The action of JaguarMoon’s leaders follow a trend in Pagan communities, making their stance on membership inclusivity clear. JaguarMoon, which unlike other covens is based online only and is billed as a cyber coven, has also made it clear that violators will be banned from classes and rejected as a member.  Ma’at added, “We welcome feedback from the community, and sharing of this as far and wide as you can. We also welcome people borrowing from it or use it entirely for your own group.”

In other news

  • The Covenant of the Goddess‘ annual business meeting and conference is only two weeks away. The event, which is open to the public, is being sponsored by Everglades Moon Local Council and will be held in Fort Lauderdale, Florida. Merry Meet is the name of the entire weekend long event, with the meeting being called grand council. It is held every summer in a different location around the country. The 2018 Merry Meet begins Thursday, Aug. 9 and runs through Sunday, Aug. 12.
  • The Satanic Temple has announced that it is taking its colossal Baphomet statue to Arkansas, where the legislature has erected a ten commandments statue on state grounds. TST’s Baphomet monument, which currently resides in Michigan, will travel to Arkansas Aug 16, along with spokesperson Lucien Greaves. The statue was originally built for the Oklahoma state house, which was home to a ten commandments monument. However, the state legislature backed down and removed it before Baphomet could be erected. Since that point, TST has been using a same tactic to force Arkansas to remove its biblically-based monument. However, the Arkansas state legislature has not complied, and therefore the Baphomet statue is being sent to the Little Rock. TST is raising money for the trip.
  • Ashmolean, the University of Oxford’s museum of art and archeology, is hosting a Witchcraft exhibit beginning Aug. 31. “Explore the history of magic over eight centuries in this immersive and thought-provoking exhibition.
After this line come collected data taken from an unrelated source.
--- src/hw/rtl/ltcs_ram.sv ---
// ----------------------------------------------------------------------------
// ltcs_ram
// Generic single-write, single-read RAM with registered read data.
// ----------------------------------------------------------------------------
module ltcs_ram #(
   parameter int WIDTH = 8,
   parameter int DEPTH = 16
) (
   input  logic                     clock,
   input  logic                     we,
   input  logic [$clog2(DEPTH)-1:0] waddr,
   input  logic [WIDTH-1:0]         wdata,
   input  logic                     re,
   input  logic [$clog2(DEPTH)-1:0] raddr,
   output logic [WIDTH-1:0]         rdata
);

   logic [WIDTH-1:0] mem [DEPTH];

   // write port
   always_ff @(posedge clock) begin
      if (we) mem[waddr] <= wdata;
   end

   // registered read, held while re is low
   always_ff @(posedge clock) begin
      if (re) rdata <= mem[raddr];
   end

endmodule

--- config.mk ---
export PLATFORM = sky130hd
export DESIGN_NAME = ltcs_ram
export DESIGN_NICKNAME = d
export VERILOG_FILES = /design/src/hw/rtl/ltcs_ram.sv
export SDC_FILE = /design/constraint.sdc
export NUM_CORES = 1
export LEC_CHECK = 0
export BUFFER_PORTS_ARGS = -buffer_cell sky130_fd_sc_hd__buf_2
export CAP_MARGIN = 15
export CORE_ASPECT_RATIO = 0.5
export CORE_MARGIN = 5
export CORE_UTILIZATION = 60
export DETAILED_ROUTE_END_ITERATION = 12
export GPL_TIMING_DRIVEN = 0
export PLACE_DENSITY = 0.9
export SLEW_MARGIN = 20
export SYNTH_ARGS = -nofsm -noshare
export SYNTH_HDL_FRONTEND = slang
export SYNTH_SLANG_ARGS = --single-unit
--- constraint.sdc ---
create_clock -name clock -period 4.48 [get_ports clock]
set_input_delay 0.448 -clock clock [delete_from_list [all_inputs] [get_ports clock]]
set_output_delay 0.448 -clock clock [all_outputs]
set_load 0.005 [all_outputs]
# Word-level counts from Yosys, hierarchy flattened
# Memory sizes are Yosys's and may differ from the RTL's. A register that Yosys moved wholly into a read port is not among the register bits.
# Index checks and enable logic that the tools add are counted.
[op_classes] muxes=2
[ops] cell="$mux 1" count=2
[word_totals] mem_count=1 in_bits=19 register_bits=0 ramBits=128
[mem_list] name="mem" words=16 width=8 read_ports=1 rd_clocked_by_memory_dff=1 write_ports=1 line_no="18" rtl="logic [WIDTH-1:0] mem [DEPTH];"

# Longest topological paths before layout
[logic_depth] depth_word=2 ltp_mapped=5 ltp_nobuf=3

# Worst setup path after synthesis
# No wires, ideal clock.
[synth_path] path_type="input -> register" start="input port waddr[2]" end="memory mem[0][0], enable pin" stages=2 arrival_ns=1.558 path_slack_ns=2.539 t_required_ns=4.097 n_path_buf=0 path_cell_list="or3b_2 nor3_1"
[synth_rtl] element="from (decl)" line_no="11" rtl="input logic [$clog2(DEPTH)-1:0] waddr,"
[synth_rtl] element="to (decl)" line_no="18"
# Straight into the memory's write port.

# Worst setup path in the final report
[layout_path] start="input port waddr[2]" end="memory mem[1][0], enable pin"
# Straight into the memory's write port.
The intriguing objects on display show how our ancestors used magical thinking to cope with the unpredictable world around them . . . . The exhibition asks us to examine our own beliefs and rituals, and aims to show how, even in this sceptical age, we still use magical thinking and why we might need a bit of magic in our lives.” The exhibit is called Spellbound, and runs form Aug. 31 to Jan 6, 2019.
  • You may have noticed some recent team changes at The Wild Hunt. In July, Storm Faerywolf joined the columnist team; his column will focus on lesbian, gay, bisexual, transgender and related news and commentary, and will appear monthly on the third Saturday. Longtime columnist Eric O. Scott has taken the position as columnist editor. Despite the new responsibilities, Scott’s monthly column, which appears on the second Friday of the month, will continue. Additionally, we are happy to announce that columnist Alan D.D. will be joining us from Venezuela to share Pagan news and stories out of his region. His column, like that of Jaime Girones, will be published in both Spanish and English, and is the latest addition to our international  team that publishes the first Saturday of every month. Remember the Wild Hunt is always looking for new voices to join us as a onetime guest, or to join the news or columns team when a position opens up. Contact us if you think are interested.
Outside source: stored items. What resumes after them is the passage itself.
**src/hw/rtl/ltcs_pkg.sv**
```systemverilog
// ----------------------------------------------------------------------------
// ltcs_pkg
// Shared types, constants and arithmetic helpers for the log-spaced
// cross-section lookup.
// ----------------------------------------------------------------------------
package ltcs_pkg;

   // table geometry
   localparam int TABLE_ENTRIES = 100;
   localparam int ADDR_W        = $clog2(TABLE_ENTRIES);

   // field widths
   localparam int IDX_W      = 7;
   localparam int VALUE_W    = 24;
   localparam int ENERGY_W   = 32;
   localparam int SCALE_W    = 24;
   localparam int XS_W       = 23;
   localparam int STATUS_W   = 2;
   localparam int CSR_DATA_W = 32;

   // log2 datapath widths
   localparam int MANT_W        = 32;                    // Q1.31 mantissa
   localparam int P_W           = 5;                     // leading-one position
   localparam int LOG_FRAC_BITS = 24;
   localparam int LOG_W         = P_W + LOG_FRAC_BITS;   // Q5.24
   localparam int D_W           = LOG_W + 1;             // signed difference
   localparam int LN_W          = LOG_W;                 // ln ratio, Q.24
   localparam int S_W           = LOG_W;                 // table position, Q.16
   localparam int FRAC_W        = 16;
   localparam int L_W           = S_W - FRAC_W;
   localparam int CNT_W         = $clog2(LOG_FRAC_BITS);

   // ln 2 in Q0.32
   localparam logic [31:0] LN2_Q32 = 32'd2977044472;

   // register reset values
   localparam logic [SCALE_W-1:0]  LOG_SCALE_RESET   = 24'd687771;
   localparam logic [ENERGY_W-1:0] BASE_ENERGY_RESET = 32'd5243;

   typedef enum logic {
      ACTION_LOAD   = 1'b0,
      ACTION_LOOKUP = 1'b1
   } action_type;

   typedef enum logic [STATUS_W-1:0] {
      STATUS_INTERP = 2'd0,
      STATUS_BELOW  = 2'd1,
      STATUS_LAST   = 2'd2
   } status_type;

   typedef enum logic {
      CSR_LOG_SCALE   = 1'b0,
      CSR_BASE_ENERGY = 1'b1
   } csr_index_type;

   // normalized mantissa and exponent of a raw word
   typedef struct packed {
      logic [P_W-1:0]    p;
      logic [MANT_W-1:0] m;
   } norm_type;

   // find the leading one and shift it to bit 31; zero is read as one
   function automatic norm_type log_normalize(input logic [ENERGY_W-1:0] x);
      logic [ENERGY_W-1:0] xx;
      logic [P_W-1:0]      p;
      norm_type            r;
      xx = (x == '0) ? ENERGY_W'(1) : x;
      p  = '0;
      for (int i = 0; i < ENERGY_W; i++) begin
         if (xx[i]) p = P_W'(i);
      end
      r.p = p;
      r.m = xx << (P_W'(MANT_W - 1) - p);
      return r;
   endfunction

   // one fraction bit of log2: square, renormalize, bit in the msb
   function automatic logic [MANT_W:0] log_square_step(input logic [MANT_W-1:0] m);
      logic [2*MANT_W-1:0] sq;
      logic [MANT_W:0]     t;
      sq = m * m;
      t  = sq[2*MANT_W-1:MANT_W-1];
      return t[MANT_W] ? {1'b1, t[MANT_W:1]} : {1'b0, t[MANT_W-1:0]};
   endfunction

endpackage

```
**src/hw/rtl/ltcs_base_log.sv**
```systemverilog
// ----------------------------------------------------------------------------
// ltcs_base_log
// Iterative log2 of the base energy register, one fraction bit per cycle.
// Runs after reset and after each base energy write.
// ----------------------------------------------------------------------------
module ltcs_base_log
   import ltcs_pkg::*;
(
   input  logic                clock,
   input  logic                reset,
   input  logic                start,
   input  logic [ENERGY_W-1:0] base_energy,
   output logic                ready,
   output logic [LOG_W-1:0]    base_log
);

   typedef enum logic [1:0] {
      IDLE,
      NORM,
      SQUARE
   } state_type;

   state_type              state_ff;
   logic [CNT_W-1:0]       count_ff;
   logic [MANT_W-1:0]      m_ff;
   logic [P_W-1:0]         p_ff;
   logic [LOG_FRAC_BITS-1:0] f_ff;
   norm_type               norm;
   logic [MANT_W:0]        step;

   assign norm = log_normalize(base_energy);
   assign step = log_square_step(m_ff);

   // sequencer: normalize once, then square for each fraction bit
   always_ff @(posedge clock) begin
      if (reset) begin
         state_ff <= NORM;
         count_ff <= '0;
      end else if (start) begin
         // a new base energy restarts the computation from any state
         state_ff <= NORM;
      end else begin
         case (state_ff)
            IDLE: begin
               state_ff <= IDLE;
            end
            NORM: begin
               p_ff     <= norm.p;
               m_ff     <= norm.m;
               f_ff     <= '0;
               count_ff <= '0;
               state_ff <= SQUARE;
            end
            SQUARE: begin
               m_ff <= step[MANT_W-1:0];
               f_ff <= {f_ff[LOG_FRAC_BITS-2:0], step[MANT_W]};
               if (count_ff == CNT_W'(LOG_FRAC_BITS - 1)) begin
                  state_ff <= IDLE;
               end else begin
                  count_ff <= count_ff + CNT_W'(1);
               end
            end
            default: state_ff <= IDLE;
         endcase
      end
   end

   assign ready    = (state_ff == IDLE);
   assign base_log = {p_ff, f_ff};

endmodule

```
**config.mk**
```make
export PLATFORM = sky130hd
export DESIGN_NAME = ltcs_base_log
export DESIGN_NICKNAME = d
export VERILOG_FILES = /design/src/hw/rtl/ltcs_pkg.sv /design/src/hw/rtl/ltcs_base_log.sv
export SDC_FILE = /design/constraint.sdc
export NUM_CORES = 2
export LEC_CHECK = 0
export BUFFER_PORTS_ARGS = -buffer_cell sky130_fd_sc_hd__buf_2
export CORE_MARGIN = 3
export CORE_UTILIZATION = 30
export DETAILED_ROUTE_END_ITERATION = 12
export SKIP_LAST_GASP = 1
export SYNTH_ARGS = -nofsm -noshare
export SYNTH_HDL_FRONTEND = slang
export SYNTH_SLANG_ARGS = --single-unit
```
**constraint.sdc**
```tcl
create_clock -name clock -period 7.9 [get_ports clock]
set_clock_uncertainty 0.2 [all_clocks]
set_input_delay 0.79 -clock clock [delete_from_list [all_inputs] [get_ports clock]]
set_output_delay 0.79 -clock clock [all_outputs]
set_load 0.01 [all_outputs]
```
# Word-level counts from Yosys, hierarchy flattened
# Cells that the tools add are included.
# totals
in_bits	35
elab_cells	62
register_bits	68
# op_classes
n_bitwise	2
n_mux	39
shift	1
n_reduce_logical	7
n_addsub	2
n_eq_ne	5
mul	1
# ops
cell	count
5-bit two-way mux	31
32-bit by 32-bit multiplier with 64-bit output	1
32-bit one-hot mux with 2 select lines	1
24-bit one-hot mux with 2 select lines	1
33-bit two-way mux	1
32-bit zero test	1
32-bit two-way mux	1
32-bit by 5-bit << shifter with 32-bit output	1
5-bit one-hot mux with 2 select lines	1
3-bit AND reduction	3
5-bit by 1-bit adder with 5-bit output (second input constant)	1
5-bit equality test (second input constant)	1
5-bit subtractor (first input constant)	1
2-bit != test (second input constant)	2
2-bit one-hot mux with 2 select lines	1
2-bit by 1-bit equality test with 1-bit output (second input constant)	1
2-bit equality test (second input constant)	1
2-bit zero test	1
2-bit two-way mux	1
1-bit NOT	2
2-bit nonzero test	1
2-bit OR reduction	1
1-bit two-way mux	1

# Longest topological paths before layout
# depth
word_depth	36
ltp_mapped	34
depth_no_buf	30

# Worst setup path after synthesis
# No wires, ideal clock.
# synth_path
path_kind	reg-to-reg
from	reg m_ff[18]
to	reg m_ff[30] (data pin)
period_less_slack_ns	7.940
slack_ns	-0.040
path_stages_with_launch	30
t_arrival_ns	7.468
setup_ns	0.272
path_buffers	3
path_cell_list	edfxtp_1 > clkbuf_1 > clkbuf_1 > nand2_1 > fa_1 > inv_1 > fa_1 > inv_1 > fa_1 > inv_1 > fa_1 > inv_1 > fa_1 > fa_1 > inv_1 > fa_1 > inv_1 > fa_1 > inv_1 > ha_1 > clkbuf_1 > a21oi_1 > o21ai_0 > or2_2 > o31a_1 > a21oi_1 > a211oi_1 > or3_1 > nand3_1 > a31oi_1
# synth_via
elab_chain_len	3
# synth_rtl
element	line_no	text
from (decl)	ltcs_base_log.sv:25	logic [MANT_W-1:0] m_ff;
from (signal assigned)	ltcs_base_log.sv:49	m_ff <= norm.m;
from (signal assigned)	ltcs_base_log.sv:55	m_ff <= step[MANT_W-1:0];
32-bit by 32-bit multiplier with 64-bit output	ltcs_pkg.sv:81	sq = m * m;
33-bit two-way mux	ltcs_pkg.sv:83	return t[MANT_W] ? {1'b1, t[MANT_W:1]} : {1'b0, t[MANT_W-1:0]};
32-bit one-hot mux with 2 select lines	ltcs_base_log.sv:43	case (state_ff)
# No other way between the ends.
# A chain may end at the register's enable or synchronous reset.

# Worst setup path in the final report
# layout_path
from	reg m_ff[3]
to	reg m_ff[12] (data pin)
# The elaborated chain is that of the path after synthesis.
Tarot of the week with Star Bustamonte

Deck: Celestial Tarot by Kay Steventon and Brian Clark, published by U.S. Games Systems, Inc
Card: ace of wands

This week could find one poised to jump off into a journey of creativity fueled and limited only by the depths of imagination. If we choose to embrace this new identity forged in fires of our own creative desires, we will need to maintain a certain level of humility and reverence. Otherwise, we run the risk of crossing over into arrogance and allow our shadow side to undermine whatever it is we are trying to create.